▶ WORK REQUIRED:
From the records below, print exactly the lines starting at the one containing "-- worst max-delay" and ending at the one containing "fa_1 0.54, inv_1", ends included, and nothing else.

▶ DATA SHOWN:
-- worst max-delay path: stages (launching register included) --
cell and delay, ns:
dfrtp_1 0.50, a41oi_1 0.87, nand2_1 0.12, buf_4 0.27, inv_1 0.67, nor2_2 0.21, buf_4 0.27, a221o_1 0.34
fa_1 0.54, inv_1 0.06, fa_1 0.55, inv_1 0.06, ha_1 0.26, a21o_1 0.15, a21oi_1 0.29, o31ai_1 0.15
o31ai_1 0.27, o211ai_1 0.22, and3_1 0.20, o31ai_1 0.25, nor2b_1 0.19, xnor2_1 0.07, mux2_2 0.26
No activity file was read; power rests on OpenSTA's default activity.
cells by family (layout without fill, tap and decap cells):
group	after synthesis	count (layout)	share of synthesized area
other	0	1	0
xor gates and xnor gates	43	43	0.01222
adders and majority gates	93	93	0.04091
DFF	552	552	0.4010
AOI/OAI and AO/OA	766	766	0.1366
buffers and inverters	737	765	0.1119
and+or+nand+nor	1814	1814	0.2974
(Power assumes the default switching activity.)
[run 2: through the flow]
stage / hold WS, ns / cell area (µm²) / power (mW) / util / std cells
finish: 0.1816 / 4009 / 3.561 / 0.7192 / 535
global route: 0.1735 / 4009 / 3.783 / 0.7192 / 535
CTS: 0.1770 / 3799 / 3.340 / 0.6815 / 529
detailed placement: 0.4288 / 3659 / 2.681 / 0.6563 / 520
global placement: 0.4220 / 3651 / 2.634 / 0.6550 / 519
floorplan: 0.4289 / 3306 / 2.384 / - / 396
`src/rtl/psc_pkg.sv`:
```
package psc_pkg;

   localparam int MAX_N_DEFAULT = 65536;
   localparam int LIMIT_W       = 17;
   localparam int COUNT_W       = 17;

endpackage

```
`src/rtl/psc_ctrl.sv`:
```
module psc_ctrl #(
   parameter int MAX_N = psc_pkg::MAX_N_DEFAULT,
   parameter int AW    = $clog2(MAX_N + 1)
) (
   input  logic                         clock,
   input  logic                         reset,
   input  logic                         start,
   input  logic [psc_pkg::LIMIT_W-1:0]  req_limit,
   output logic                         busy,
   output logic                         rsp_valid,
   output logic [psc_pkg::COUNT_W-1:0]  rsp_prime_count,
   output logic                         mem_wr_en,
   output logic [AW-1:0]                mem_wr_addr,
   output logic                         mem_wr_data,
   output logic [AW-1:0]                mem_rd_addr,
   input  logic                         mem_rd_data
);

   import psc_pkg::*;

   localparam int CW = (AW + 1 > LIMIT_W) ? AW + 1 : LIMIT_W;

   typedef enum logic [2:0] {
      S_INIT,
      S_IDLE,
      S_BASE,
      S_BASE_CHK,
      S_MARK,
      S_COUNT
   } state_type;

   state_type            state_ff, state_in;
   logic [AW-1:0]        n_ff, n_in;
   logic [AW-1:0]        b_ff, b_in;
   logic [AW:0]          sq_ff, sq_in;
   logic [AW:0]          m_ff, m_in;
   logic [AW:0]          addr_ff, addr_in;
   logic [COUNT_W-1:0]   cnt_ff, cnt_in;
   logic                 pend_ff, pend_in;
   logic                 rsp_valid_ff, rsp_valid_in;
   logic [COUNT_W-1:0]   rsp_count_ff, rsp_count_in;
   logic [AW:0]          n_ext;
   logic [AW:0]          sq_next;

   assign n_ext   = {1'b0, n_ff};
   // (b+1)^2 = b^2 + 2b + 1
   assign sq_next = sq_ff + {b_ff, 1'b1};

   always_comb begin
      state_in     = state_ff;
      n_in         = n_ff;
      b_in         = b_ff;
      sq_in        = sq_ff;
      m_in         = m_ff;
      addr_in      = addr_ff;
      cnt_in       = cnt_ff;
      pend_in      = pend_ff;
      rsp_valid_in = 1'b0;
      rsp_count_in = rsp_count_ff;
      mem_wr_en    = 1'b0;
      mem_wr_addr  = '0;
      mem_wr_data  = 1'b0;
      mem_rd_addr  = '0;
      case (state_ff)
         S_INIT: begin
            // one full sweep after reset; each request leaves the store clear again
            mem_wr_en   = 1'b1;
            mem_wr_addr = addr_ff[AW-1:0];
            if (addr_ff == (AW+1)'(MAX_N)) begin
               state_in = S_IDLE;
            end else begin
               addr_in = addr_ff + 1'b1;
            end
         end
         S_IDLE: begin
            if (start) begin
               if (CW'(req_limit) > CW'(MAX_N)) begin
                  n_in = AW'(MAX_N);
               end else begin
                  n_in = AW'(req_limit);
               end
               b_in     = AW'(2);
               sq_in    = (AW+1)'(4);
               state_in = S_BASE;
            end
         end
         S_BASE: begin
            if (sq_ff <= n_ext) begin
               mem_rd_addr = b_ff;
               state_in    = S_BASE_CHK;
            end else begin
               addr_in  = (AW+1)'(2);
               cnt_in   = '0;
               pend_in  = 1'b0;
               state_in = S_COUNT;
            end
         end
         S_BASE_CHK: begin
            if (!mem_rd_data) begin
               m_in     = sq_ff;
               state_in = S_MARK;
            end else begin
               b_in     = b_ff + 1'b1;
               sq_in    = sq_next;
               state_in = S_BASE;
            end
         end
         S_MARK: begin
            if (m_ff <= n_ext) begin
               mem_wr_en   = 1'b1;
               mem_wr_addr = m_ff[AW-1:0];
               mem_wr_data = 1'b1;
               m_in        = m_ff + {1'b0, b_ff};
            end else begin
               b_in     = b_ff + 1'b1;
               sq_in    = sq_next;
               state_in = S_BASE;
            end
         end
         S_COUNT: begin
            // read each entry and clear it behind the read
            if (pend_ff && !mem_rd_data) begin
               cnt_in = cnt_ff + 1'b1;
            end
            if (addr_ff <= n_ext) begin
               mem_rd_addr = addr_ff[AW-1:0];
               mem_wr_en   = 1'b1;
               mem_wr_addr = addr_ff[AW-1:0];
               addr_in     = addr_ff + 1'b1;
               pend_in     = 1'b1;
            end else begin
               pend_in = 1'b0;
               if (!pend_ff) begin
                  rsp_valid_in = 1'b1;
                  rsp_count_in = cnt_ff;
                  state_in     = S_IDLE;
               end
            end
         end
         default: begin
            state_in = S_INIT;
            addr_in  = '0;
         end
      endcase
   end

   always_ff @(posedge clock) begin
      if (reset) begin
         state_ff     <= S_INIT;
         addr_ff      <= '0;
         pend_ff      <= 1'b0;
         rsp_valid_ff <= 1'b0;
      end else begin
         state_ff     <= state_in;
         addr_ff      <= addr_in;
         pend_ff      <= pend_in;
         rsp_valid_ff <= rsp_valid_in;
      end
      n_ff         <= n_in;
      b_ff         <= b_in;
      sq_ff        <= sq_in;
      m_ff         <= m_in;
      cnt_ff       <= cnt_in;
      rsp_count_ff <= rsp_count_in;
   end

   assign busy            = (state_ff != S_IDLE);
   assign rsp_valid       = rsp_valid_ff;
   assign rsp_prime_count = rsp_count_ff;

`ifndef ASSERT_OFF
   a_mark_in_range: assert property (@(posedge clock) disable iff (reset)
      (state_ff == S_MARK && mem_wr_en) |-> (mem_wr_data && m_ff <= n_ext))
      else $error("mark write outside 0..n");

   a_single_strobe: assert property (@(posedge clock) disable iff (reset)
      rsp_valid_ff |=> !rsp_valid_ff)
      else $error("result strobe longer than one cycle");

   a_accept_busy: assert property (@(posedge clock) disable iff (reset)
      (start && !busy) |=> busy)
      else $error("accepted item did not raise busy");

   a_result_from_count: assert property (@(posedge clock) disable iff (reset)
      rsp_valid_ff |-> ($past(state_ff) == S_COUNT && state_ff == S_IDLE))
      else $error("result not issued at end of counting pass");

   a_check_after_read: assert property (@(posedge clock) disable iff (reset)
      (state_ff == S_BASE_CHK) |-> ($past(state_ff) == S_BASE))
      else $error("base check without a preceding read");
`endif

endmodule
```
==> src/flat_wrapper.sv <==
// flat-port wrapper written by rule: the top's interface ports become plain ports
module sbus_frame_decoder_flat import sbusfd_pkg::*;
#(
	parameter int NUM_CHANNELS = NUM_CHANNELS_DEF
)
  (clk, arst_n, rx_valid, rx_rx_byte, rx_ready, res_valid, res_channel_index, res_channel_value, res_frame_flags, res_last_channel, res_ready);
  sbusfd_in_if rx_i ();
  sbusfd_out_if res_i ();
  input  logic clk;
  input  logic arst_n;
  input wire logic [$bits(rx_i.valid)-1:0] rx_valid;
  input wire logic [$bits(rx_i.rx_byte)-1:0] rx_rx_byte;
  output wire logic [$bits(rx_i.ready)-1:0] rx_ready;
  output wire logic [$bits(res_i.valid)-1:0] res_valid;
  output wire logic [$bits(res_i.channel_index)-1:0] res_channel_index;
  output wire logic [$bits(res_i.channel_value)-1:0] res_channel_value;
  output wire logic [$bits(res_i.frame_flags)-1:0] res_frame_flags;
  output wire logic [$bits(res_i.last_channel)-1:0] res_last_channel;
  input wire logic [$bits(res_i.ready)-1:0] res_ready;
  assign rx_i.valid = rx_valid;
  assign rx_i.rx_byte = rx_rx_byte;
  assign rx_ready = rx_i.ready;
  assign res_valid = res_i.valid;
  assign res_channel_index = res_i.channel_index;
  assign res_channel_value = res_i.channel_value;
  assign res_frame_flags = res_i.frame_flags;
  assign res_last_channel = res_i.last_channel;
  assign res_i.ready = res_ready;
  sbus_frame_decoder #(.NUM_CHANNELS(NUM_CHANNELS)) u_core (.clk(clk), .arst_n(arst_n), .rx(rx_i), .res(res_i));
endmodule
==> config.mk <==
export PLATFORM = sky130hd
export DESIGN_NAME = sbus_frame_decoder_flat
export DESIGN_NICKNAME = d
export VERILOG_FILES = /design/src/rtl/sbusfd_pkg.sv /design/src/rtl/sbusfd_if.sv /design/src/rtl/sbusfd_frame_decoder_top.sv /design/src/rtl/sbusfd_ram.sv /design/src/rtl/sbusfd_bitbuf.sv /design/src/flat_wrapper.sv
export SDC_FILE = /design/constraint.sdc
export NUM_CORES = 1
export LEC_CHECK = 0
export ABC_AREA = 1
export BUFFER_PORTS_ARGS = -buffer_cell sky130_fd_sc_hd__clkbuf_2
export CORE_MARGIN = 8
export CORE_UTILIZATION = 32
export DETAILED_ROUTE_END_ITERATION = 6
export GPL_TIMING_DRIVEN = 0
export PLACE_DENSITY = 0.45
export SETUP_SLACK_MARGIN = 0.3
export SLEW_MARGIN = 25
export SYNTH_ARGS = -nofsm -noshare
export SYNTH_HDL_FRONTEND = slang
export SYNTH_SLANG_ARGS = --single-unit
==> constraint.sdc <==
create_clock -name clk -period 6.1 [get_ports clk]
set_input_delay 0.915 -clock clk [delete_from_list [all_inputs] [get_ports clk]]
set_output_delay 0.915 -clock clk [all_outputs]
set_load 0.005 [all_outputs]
...
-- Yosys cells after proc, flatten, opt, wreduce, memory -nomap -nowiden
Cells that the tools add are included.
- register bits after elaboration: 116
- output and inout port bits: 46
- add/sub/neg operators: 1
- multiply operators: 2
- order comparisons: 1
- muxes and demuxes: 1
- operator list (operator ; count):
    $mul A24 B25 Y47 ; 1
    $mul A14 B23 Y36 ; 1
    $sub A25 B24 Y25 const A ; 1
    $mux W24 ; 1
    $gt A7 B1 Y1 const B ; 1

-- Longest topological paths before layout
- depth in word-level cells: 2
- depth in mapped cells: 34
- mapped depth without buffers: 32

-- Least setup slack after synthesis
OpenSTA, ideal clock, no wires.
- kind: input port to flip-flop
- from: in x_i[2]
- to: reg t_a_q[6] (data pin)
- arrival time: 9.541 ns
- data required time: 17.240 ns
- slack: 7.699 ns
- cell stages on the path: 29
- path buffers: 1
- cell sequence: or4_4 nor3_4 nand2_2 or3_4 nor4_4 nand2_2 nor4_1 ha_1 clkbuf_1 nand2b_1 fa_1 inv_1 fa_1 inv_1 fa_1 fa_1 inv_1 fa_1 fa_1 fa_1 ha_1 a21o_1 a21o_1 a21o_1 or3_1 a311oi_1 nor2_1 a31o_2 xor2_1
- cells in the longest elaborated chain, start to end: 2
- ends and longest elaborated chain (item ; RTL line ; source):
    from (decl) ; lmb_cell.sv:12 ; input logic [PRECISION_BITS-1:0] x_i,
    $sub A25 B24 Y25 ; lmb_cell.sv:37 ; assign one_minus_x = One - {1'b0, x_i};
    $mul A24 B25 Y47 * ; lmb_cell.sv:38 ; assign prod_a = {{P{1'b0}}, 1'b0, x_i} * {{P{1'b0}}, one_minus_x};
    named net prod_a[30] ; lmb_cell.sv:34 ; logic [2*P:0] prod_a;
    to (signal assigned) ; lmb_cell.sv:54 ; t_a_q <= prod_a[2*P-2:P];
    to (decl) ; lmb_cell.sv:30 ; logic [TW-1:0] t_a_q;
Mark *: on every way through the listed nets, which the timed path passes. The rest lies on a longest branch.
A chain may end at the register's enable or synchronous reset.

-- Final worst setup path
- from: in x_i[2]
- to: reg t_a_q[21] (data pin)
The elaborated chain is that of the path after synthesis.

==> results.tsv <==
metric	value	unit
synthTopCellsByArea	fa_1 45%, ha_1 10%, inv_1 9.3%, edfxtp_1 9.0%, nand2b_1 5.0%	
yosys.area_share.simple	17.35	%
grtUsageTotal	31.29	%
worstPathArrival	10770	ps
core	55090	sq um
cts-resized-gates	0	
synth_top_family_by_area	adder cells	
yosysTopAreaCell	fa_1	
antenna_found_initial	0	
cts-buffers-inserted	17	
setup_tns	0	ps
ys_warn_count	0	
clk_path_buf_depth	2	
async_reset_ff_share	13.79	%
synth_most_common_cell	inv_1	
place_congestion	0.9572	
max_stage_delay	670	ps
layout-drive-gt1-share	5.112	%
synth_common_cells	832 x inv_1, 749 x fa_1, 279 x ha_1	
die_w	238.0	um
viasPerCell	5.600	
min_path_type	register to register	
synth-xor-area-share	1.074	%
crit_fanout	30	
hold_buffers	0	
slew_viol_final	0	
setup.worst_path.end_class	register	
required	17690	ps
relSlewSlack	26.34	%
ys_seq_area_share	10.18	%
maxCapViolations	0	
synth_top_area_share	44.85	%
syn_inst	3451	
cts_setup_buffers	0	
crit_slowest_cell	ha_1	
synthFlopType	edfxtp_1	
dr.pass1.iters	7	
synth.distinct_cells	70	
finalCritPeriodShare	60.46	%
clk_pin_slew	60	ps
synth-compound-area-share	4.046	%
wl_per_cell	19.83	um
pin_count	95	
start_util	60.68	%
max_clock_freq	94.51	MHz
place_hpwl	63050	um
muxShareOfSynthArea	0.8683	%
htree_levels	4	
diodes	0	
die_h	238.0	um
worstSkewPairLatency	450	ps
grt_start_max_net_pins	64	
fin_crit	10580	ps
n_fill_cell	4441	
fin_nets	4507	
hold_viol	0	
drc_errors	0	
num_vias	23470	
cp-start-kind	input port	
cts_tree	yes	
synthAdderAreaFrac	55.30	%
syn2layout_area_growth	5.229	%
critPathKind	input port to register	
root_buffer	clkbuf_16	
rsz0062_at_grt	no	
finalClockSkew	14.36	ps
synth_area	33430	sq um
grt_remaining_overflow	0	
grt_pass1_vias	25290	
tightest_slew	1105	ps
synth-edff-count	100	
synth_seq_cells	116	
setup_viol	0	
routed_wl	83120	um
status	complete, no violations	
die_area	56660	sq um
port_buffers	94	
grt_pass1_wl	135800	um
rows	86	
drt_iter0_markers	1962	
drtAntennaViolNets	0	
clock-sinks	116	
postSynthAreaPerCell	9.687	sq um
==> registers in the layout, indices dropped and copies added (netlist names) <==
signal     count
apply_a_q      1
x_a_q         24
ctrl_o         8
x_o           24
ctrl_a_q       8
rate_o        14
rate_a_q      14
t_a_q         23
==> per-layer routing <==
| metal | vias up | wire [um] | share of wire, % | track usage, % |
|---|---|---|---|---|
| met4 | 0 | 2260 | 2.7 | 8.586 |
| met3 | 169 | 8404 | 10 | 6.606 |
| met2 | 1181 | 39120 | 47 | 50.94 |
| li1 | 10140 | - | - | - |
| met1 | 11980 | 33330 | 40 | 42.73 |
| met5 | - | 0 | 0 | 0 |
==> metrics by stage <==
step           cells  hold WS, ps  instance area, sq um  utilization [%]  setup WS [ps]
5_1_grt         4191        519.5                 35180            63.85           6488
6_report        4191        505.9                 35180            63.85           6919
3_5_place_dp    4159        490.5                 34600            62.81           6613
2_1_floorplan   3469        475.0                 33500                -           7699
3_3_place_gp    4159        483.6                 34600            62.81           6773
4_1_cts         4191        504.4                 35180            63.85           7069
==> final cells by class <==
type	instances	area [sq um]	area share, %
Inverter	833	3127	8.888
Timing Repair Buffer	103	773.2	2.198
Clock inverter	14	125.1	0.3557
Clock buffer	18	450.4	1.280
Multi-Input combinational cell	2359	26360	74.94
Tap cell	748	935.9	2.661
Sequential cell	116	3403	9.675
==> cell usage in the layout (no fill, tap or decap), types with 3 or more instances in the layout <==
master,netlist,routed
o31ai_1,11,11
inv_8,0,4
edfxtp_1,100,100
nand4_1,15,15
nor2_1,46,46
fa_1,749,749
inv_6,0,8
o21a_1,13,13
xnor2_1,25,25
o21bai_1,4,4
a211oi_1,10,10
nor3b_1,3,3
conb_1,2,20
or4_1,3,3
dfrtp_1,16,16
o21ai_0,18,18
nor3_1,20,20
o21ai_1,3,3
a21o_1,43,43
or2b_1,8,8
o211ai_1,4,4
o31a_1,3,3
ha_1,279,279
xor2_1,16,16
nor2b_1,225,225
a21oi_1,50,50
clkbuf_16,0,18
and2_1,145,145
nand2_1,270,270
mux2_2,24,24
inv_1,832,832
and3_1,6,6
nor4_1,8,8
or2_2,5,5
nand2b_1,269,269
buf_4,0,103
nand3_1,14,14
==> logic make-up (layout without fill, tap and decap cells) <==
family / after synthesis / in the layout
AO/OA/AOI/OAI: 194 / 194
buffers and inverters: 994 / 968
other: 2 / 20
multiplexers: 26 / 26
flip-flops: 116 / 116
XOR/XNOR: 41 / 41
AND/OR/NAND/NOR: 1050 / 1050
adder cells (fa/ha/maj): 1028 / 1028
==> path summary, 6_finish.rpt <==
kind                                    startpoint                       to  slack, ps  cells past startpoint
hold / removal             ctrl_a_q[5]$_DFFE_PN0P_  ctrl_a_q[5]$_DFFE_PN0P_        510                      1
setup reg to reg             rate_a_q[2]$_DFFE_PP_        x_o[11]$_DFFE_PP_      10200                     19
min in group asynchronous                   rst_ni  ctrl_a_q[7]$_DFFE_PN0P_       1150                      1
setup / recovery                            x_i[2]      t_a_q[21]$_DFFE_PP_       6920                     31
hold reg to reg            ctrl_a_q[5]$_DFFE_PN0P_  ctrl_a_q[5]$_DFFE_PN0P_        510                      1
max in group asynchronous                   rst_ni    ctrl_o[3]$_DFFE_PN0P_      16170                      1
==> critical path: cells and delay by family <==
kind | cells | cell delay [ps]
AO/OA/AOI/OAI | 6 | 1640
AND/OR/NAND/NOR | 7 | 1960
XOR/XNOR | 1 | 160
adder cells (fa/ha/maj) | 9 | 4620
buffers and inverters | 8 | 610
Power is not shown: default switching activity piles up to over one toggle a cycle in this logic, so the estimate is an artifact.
---
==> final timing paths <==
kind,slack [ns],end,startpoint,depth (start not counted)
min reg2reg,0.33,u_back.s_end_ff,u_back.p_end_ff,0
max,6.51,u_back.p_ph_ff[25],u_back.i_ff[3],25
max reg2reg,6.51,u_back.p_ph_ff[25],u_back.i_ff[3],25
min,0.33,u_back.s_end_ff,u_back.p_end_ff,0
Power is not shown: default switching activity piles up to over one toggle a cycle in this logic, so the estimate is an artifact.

▶ REPLY:
-- worst max-delay path: stages (launching register included) --
cell and delay, ns:
dfrtp_1 0.50, a41oi_1 0.87, nand2_1 0.12, buf_4 0.27, inv_1 0.67, nor2_2 0.21, buf_4 0.27, a221o_1 0.34
fa_1 0.54, inv_1 0.06, fa_1 0.55, inv_1 0.06, ha_1 0.26, a21o_1 0.15, a21oi_1 0.29, o31ai_1 0.15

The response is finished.